胃もたれ、食欲不振、胃の痛み、お腹の張りなどの胃腸症状には、胃そのものだけでなく、ストレスや睡眠、疲労、食生活、胃腸の働きなど、さまざまな要因が関係しています。

胃薬が悪いわけではありません

胃薬は、症状を改善するために大切な治療の一つです。

ただ、胃腸の不調にはさまざまな要因が関係しているため、症状が一度楽になっても、身体の状態が変わらなければ再び症状が出ることがあります。

特に、

  • ストレスが続いている
  • 睡眠不足や疲労がある
  • 食生活が乱れている
  • 緊張すると胃が痛くなる
  • 便秘や下痢を繰り返す

といった場合には、胃だけではなく身体全体の状態を見ることも大切です。

機能性ディスペプシアとの関係

以前のコラムでご紹介した「機能性ディスペプシア」も、その一つです。

検査で大きな異常が見つからなくても、胃もたれや食後の膨満感、みぞおちの痛みなどが続くことがあります。

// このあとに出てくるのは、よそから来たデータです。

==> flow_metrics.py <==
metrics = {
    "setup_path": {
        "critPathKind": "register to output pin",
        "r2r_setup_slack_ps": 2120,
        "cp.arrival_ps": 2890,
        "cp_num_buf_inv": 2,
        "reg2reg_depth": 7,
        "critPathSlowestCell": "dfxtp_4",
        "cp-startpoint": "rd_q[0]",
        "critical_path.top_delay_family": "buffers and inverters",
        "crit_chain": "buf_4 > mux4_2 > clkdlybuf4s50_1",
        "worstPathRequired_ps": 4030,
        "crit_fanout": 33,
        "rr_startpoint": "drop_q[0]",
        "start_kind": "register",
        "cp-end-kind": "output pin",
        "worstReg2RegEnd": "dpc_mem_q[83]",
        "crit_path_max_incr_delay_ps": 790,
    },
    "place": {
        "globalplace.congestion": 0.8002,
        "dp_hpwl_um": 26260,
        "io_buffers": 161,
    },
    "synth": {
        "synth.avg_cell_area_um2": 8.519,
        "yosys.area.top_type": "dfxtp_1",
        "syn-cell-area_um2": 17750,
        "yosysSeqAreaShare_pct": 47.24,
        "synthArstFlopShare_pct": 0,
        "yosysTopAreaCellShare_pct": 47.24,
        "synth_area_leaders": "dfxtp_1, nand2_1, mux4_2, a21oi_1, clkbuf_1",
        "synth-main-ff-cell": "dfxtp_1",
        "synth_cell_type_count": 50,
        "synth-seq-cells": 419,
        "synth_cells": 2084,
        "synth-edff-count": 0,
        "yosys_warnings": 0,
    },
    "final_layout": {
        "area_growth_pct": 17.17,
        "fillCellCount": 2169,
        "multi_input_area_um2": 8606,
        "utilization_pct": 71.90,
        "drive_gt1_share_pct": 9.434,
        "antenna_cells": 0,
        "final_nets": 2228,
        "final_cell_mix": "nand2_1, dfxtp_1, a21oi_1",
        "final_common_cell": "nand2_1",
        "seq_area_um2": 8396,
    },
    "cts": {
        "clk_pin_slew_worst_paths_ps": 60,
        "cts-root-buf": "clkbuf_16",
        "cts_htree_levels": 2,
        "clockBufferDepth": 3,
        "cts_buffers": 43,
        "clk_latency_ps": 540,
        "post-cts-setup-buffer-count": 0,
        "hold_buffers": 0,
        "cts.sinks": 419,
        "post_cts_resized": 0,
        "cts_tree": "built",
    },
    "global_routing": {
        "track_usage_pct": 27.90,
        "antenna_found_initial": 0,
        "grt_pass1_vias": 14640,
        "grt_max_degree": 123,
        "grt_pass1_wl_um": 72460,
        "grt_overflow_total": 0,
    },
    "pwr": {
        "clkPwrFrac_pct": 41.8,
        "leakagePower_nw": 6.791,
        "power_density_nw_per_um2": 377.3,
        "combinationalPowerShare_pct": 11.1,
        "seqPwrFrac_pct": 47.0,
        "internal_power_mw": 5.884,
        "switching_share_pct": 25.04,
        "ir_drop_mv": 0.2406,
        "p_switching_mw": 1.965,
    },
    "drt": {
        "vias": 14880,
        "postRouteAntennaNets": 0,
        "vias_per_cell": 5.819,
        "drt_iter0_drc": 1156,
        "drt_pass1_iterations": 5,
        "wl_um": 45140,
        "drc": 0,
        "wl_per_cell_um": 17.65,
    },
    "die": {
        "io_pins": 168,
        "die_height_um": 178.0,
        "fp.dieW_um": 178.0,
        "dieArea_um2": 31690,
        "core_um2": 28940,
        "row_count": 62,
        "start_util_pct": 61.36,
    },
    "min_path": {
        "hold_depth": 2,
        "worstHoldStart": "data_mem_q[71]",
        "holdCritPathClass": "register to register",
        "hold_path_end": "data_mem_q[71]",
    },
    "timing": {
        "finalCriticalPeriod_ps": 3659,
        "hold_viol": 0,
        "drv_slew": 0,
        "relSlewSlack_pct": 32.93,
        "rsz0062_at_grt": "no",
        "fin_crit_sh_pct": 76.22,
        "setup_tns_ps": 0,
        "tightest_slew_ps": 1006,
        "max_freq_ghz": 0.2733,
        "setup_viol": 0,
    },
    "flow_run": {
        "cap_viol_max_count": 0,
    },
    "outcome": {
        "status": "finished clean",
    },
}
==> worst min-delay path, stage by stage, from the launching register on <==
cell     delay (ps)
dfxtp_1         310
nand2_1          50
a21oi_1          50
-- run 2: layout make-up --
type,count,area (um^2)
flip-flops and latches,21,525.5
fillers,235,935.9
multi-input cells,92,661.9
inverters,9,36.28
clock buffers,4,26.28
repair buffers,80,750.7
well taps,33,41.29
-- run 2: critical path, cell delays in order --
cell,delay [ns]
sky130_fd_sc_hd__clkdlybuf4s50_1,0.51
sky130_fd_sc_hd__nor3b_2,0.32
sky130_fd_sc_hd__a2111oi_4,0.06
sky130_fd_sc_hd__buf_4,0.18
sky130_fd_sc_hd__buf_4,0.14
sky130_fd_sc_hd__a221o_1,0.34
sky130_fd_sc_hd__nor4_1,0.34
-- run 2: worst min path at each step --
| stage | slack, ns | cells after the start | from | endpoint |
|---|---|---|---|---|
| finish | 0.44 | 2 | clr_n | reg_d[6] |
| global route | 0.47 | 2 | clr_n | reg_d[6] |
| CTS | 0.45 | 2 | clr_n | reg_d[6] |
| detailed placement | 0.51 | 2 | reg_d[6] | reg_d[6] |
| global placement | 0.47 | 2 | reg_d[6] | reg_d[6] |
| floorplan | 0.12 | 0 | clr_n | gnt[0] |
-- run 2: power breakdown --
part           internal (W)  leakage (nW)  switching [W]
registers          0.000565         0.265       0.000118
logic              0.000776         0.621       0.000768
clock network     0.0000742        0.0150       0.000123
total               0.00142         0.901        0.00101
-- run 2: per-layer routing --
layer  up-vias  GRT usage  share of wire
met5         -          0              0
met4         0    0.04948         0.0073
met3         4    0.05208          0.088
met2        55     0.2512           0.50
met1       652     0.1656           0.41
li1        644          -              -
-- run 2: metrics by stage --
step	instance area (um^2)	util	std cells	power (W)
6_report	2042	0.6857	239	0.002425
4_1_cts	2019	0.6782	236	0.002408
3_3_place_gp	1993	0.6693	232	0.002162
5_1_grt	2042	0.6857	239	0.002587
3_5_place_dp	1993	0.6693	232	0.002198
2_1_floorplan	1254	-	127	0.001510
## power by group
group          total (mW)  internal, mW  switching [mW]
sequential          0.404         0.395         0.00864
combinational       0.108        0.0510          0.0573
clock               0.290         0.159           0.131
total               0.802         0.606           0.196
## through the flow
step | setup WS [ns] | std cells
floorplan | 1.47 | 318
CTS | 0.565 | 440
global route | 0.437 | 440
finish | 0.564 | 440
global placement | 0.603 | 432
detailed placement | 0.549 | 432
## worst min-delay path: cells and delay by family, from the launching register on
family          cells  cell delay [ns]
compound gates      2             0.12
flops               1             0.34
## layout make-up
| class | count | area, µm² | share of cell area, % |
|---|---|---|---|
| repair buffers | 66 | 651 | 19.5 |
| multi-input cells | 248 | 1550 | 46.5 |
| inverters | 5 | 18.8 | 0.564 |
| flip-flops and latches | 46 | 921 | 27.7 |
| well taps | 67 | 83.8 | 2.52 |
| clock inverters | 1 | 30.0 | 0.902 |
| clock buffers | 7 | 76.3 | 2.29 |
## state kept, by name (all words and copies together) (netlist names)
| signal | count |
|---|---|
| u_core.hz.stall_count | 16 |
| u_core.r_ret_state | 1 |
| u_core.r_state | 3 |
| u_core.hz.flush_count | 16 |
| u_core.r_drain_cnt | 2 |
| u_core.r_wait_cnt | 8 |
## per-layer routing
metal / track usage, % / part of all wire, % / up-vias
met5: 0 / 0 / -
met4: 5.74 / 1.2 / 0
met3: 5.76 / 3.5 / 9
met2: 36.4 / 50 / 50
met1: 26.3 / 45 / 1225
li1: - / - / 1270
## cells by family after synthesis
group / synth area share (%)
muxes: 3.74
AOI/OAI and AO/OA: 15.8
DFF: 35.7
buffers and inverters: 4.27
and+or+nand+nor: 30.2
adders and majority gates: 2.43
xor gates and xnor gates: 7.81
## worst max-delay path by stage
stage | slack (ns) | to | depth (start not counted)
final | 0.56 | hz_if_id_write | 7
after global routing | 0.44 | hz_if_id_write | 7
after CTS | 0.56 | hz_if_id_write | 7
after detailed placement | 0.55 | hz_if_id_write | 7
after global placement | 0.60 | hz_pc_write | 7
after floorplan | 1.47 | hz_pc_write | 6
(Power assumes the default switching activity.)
--- config.mk ---
export PLATFORM = sky130hd
export DESIGN_NAME = pipeline_hazard_ctrl
export DESIGN_NICKNAME = d
export VERILOG_FILES = /design/src/rtl/pipeline_hazard_ctrl_pkg.sv /design/src/rtl/pipeline_hazard_ctrl_hazard_fwd_unit.sv /design/src/rtl/pipeline_hazard_ctrl.sv
export SDC_FILE = /design/constraint.sdc
export NUM_CORES = 1
export LEC_CHECK = 0
export CAP_MARGIN = 20
export CORE_ASPECT_RATIO = 0.8
export CORE_MARGIN = 2
export CORE_UTILIZATION = 29
export CTS_CLUSTER_DIAMETER = 60
export DETAILED_ROUTE_END_ITERATION = 8
export PLACE_DENSITY = 0.69
export SLEW_MARGIN = 10
export SYNTH_ARGS = -nofsm -noshare
export SYNTH_HDL_FRONTEND = slang
export SYNTH_HIERARCHICAL = 1
export SYNTH_SLANG_ARGS = --single-unit
--- constraint.sdc ---
create_clock -name clk_i -period 2.8 [get_ports clk_i]
set_input_delay 0.7 -clock clk_i [delete_from_list [all_inputs] [get_ports clk_i]]
set_output_delay 0.7 -clock clk_i [all_outputs]
set_load 0.005 [all_outputs]
--- src/rtl/pipeline_hazard_ctrl_pkg.sv ---
// pipeline_hazard_ctrl_pkg
// Shared types and constants for the hazard/stall controller of the 5-stage
// RV32I pipeline: FSM state encoding, EX forwarding select codes, the NOP
// instruction word and the register-match helper used by every hazard check.
// Optional feature macro used by the block: FORWARD_EN.
package pipeline_hazard_ctrl_pkg;

  typedef enum logic {
    ST_RUN      = 1'b0,
    ST_MEM_WAIT = 1'b1
  } state_t;

  localparam logic [1:0] FWD_RF = 2'b00;  // register file value from ID/EX
  localparam logic [1:0] FWD_EM = 2'b01;  // ALU result in EX/MEM
  localparam logic [1:0] FWD_WB = 2'b10;  // writeback value in MEM/WB

  localparam logic [31:0] NOP_INSN = 32'h0000_0013;  // addi x0, x0, 0

  // x0 is hard-wired, so it never matches a producer.
  function automatic logic src_match(input logic [4:0] src,
                                     input logic       we,
                                     input logic [4:0] rd);
    return (src != 5'd0) && we && (rd == src);
  endfunction

endpackage

--- src/rtl/pipeline_hazard_ctrl_hazard_fwd_unit.sv ---
// hazard_fwd_unit
// Purely combinational register-match logic: EX-stage forwarding selects and
// the raw stall request for the ID instruction. Priority against branches and
// memory freezes is resolved by the parent.
// Macro: FORWARD_EN
//   defined   : EM/MW forwarding, stall only on load-use.
//   undefined : no forwarding, stall on any DE/EM producer match.
// Ports:
//   rs1_id_i/rs2_id_i, use_rs1_id_i/use_rs2_id_i : ID sources and read enables
//   rs1_de_i/rs2_de_i                            : EX sources
//   rd_*_i, regwrite_*_i                         : producers per stage
//   mem_read_de_i                                : non-zero = load in EX
//   fwd_a_o/fwd_b_o                              : EX operand selects
//   stall_req_o                                  : ID must wait
import pipeline_hazard_ctrl_pkg::*;

module hazard_fwd_unit (
  input  logic [4:0] rs1_id_i,
  input  logic [4:0] rs2_id_i,
  input  logic       use_rs1_id_i,
  input  logic       use_rs2_id_i,
  input  logic [4:0] rs1_de_i,
  input  logic [4:0] rs2_de_i,
  input  logic [4:0] rd_de_i,
  input  logic [4:0] rd_em_i,
  input  logic [4:0] rd_mw_i,
  input  logic       regwrite_de_i,
  input  logic       regwrite_em_i,
  input  logic       regwrite_mw_i,
  input  logic [1:0] mem_read_de_i,
  output logic [1:0] fwd_a_o,
  output logic [1:0] fwd_b_o,
  output logic       stall_req_o
);

  logic rs1_de_hit, rs2_de_hit;

  assign rs1_de_hit = use_rs1_id_i && src_match(rs1_id_i, regwrite_de_i, rd_de_i);
  assign rs2_de_hit = use_rs2_id_i && src_match(rs2_id_i, regwrite_de_i, rd_de_i);

`ifdef FORWARD_EN
  function automatic logic [1:0] fwd_sel(input logic [4:0] src,
                                         input logic       we_em,
                                         input logic [4:0] rd_em,
                                         input logic       we_mw,
                                         input logic [4:0] rd_mw);
    // EM holds the younger write to the same register, so it wins.
    if (src_match(src, we_em, rd_em))      return FWD_EM;
    else if (src_match(src, we_mw, rd_mw)) return FWD_WB;
    else                                   return FWD_RF;
  endfunction

  assign fwd_a_o = fwd_sel(rs1_de_i, regwrite_em_i, rd_em_i, regwrite_mw_i, rd_mw_i);
  assign fwd_b_o = fwd_sel(rs2_de_i, regwrite_em_i, rd_em_i, regwrite_mw_i, rd_mw_i);

  // Only a load in EX cannot be forwarded in time; everything else is bypassed.
  assign stall_req_o = (mem_read_de_i != 2'b00) && (rs1_de_hit || rs2_de_hit);
`else
  logic rs1_em_hit, rs2_em_hit;
  logic unused_fwd_inputs;

  assign rs1_em_hit = use_rs1_id_i && src_match(rs1_id_i, regwrite_em_i, rd_em_i);
  assign rs2_em_hit = use_rs2_id_i && src_match(rs2_id_i, regwrite_em_i, rd_em_i);

  assign fwd_a_o = FWD_RF;
  assign fwd_b_o = FWD_RF;

  // The register file writes in the first half cycle, so MW never blocks ID.
  assign stall_req_o = rs1_de_hit || rs2_de_hit || rs1_em_hit || rs2_em_hit;

  assign unused_fwd_inputs = ^{rs1_de_i, rs2_de_i, rd_mw_i, regwrite_mw_i, mem_read_de_i};
`endif

endmodule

こうした場合には、胃そのものだけでなく、胃がどのように働いているのかという視点も重要になります。

東洋医学では「胃」だけを見ません

東洋医学では、胃腸の働きを「胃」だけで考えず、身体全体のバランスから捉えます。

例えば「脾・胃」は消化や身体に必要なものを取り入れる働きと関係し、またストレスや精神的な緊張による「気」の乱れが、胃腸の働きに影響すると考えます。

「仕事が忙しいと胃が痛くなる」

「悩み事があると食欲がなくなる」

こうした身体と心のつながりも大切にします。

鍼灸では身体全体を整えていきます

鍼灸では、胃の症状があるからといって胃に関係するツボだけを使うとは限りません。

胃腸の状態だけでなく、睡眠、疲労、ストレス、冷え、身体の緊張などを伺いながら、その方の身体全体の状態を考えて施術します。

「症状が出ている場所」だけではなく、「なぜその症状が起こっているのか」

そこにも目を向けるのが、鍼灸の大切な考え方の一つです。

胃腸の不調でお悩みの方へ

胃もたれ、食欲不振、お腹の張り、便秘・下痢などが続いている場合は、まず医療機関で必要な検査を受けることが大切です。

特に、意図しない体重減少、吐血・黒い便、強い腹痛、繰り返す嘔吐、貧血などがある場合は、早めに医療機関へご相談ください。

そのうえで、検査では大きな異常がないものの胃腸の不調を繰り返している方や、ストレスや疲労などとの関係を感じている方には、鍼灸という選択肢もあります。

胃腸だけを見るのではなく、身体全体から不調の原因を考えていく。

一人ひとりの身体に丁寧に向き合いながら、胃腸が本来の働きを取り戻しやすい身体づくりをサポートしていきます。